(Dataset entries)
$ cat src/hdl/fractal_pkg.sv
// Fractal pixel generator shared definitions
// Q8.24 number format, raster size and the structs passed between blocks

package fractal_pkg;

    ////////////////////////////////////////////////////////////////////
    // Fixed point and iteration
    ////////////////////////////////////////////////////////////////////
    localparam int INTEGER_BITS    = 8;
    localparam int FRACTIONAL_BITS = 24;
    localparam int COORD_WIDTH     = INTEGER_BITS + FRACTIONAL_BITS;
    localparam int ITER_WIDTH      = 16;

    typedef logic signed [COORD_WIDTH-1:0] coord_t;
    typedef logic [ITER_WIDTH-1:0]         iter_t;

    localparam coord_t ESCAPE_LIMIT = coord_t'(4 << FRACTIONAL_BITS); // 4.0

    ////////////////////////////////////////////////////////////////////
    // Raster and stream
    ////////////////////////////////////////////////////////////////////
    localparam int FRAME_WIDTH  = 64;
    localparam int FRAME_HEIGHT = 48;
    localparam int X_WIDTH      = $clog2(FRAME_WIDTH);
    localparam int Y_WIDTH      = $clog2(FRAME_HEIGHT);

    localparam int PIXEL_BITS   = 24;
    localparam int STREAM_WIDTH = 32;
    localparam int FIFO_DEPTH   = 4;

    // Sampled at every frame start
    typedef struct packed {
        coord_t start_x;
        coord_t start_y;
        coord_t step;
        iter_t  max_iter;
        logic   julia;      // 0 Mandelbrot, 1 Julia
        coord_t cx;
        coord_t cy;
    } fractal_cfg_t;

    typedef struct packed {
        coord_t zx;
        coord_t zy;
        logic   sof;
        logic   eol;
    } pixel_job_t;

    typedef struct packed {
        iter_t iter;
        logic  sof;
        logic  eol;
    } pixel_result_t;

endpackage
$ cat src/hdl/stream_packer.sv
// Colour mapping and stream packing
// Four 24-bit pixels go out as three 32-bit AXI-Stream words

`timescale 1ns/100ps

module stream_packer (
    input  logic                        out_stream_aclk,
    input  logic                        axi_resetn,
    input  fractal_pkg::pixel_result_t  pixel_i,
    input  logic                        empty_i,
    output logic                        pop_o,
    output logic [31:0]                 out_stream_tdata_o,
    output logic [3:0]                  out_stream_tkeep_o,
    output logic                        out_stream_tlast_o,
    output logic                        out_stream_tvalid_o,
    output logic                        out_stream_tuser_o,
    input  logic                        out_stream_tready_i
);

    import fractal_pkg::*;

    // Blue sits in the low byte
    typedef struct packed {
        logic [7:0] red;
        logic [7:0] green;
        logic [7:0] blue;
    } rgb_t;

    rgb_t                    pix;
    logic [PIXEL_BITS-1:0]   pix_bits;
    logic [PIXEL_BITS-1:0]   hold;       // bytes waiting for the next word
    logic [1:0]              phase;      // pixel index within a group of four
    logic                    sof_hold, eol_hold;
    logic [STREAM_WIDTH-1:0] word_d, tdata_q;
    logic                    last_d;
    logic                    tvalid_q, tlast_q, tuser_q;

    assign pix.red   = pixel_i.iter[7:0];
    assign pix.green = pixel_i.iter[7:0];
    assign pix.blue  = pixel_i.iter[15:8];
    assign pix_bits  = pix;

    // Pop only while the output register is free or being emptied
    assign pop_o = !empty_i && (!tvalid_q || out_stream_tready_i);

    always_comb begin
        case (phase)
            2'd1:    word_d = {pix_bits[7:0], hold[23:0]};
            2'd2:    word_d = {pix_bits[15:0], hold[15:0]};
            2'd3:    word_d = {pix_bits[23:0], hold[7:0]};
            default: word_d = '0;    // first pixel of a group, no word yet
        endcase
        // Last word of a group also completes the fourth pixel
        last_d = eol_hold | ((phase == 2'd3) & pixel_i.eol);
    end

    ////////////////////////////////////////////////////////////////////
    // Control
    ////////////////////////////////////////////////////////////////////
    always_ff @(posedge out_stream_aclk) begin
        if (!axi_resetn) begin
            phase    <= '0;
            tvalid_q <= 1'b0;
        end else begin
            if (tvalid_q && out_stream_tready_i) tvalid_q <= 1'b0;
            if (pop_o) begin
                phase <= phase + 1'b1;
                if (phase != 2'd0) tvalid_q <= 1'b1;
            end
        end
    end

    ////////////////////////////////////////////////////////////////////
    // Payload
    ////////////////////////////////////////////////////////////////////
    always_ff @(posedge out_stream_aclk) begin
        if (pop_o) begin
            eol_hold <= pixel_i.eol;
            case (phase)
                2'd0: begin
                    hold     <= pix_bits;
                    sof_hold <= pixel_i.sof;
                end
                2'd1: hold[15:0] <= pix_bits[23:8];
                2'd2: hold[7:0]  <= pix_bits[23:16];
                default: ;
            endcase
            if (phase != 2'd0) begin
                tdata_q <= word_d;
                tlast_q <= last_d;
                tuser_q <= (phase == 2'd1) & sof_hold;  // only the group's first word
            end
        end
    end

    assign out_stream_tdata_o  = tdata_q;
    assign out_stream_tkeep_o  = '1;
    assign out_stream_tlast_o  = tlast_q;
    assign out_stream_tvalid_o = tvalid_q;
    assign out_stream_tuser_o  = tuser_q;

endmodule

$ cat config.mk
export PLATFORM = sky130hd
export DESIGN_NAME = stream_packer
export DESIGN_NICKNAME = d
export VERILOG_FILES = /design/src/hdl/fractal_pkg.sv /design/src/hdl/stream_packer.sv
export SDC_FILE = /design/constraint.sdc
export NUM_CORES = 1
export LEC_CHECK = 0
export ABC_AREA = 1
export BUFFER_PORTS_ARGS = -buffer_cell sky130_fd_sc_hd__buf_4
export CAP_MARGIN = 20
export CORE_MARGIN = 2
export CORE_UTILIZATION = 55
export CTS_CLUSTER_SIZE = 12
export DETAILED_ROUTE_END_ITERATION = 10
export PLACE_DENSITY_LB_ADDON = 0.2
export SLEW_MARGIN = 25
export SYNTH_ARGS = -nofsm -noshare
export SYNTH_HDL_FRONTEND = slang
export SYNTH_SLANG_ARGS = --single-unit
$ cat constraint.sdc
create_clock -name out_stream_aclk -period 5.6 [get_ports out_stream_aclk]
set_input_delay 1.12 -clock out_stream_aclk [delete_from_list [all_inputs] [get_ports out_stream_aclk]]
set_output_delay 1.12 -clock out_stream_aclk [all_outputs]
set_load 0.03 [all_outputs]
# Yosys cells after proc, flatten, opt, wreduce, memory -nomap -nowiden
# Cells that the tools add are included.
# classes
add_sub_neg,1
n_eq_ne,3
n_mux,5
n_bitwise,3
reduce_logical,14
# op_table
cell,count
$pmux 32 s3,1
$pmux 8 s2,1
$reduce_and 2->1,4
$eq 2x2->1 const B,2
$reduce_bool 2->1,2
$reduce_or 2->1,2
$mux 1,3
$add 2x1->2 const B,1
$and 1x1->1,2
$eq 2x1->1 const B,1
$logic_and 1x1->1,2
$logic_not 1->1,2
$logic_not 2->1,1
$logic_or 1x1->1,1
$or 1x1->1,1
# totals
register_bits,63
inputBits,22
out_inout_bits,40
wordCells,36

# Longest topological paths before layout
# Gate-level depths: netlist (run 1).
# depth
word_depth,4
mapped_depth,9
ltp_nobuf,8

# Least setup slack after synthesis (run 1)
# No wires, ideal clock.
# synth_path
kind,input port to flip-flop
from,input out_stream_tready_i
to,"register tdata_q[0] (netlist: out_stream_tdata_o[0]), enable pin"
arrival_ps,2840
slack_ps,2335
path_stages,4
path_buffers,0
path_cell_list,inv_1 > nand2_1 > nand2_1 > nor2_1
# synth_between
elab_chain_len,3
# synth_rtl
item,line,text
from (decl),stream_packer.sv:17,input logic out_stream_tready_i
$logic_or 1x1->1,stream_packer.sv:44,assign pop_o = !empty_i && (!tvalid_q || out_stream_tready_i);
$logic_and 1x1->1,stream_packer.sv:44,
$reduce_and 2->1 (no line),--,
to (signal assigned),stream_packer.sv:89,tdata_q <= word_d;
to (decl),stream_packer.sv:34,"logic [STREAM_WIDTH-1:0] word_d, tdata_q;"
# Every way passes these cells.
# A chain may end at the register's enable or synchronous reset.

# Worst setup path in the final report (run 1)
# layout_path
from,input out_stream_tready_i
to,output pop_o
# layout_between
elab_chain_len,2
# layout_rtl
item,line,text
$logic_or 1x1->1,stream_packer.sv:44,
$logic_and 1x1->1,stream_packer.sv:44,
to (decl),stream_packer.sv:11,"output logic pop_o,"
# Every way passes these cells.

■ Activity ■
Identify each line in the records above that contains the word "first", and copy it out in full.

■ Output for this exercise ■
            default: word_d = '0;    // first pixel of a group, no word yet
                tuser_q <= (phase == 2'd1) & sof_hold;  // only the group's first word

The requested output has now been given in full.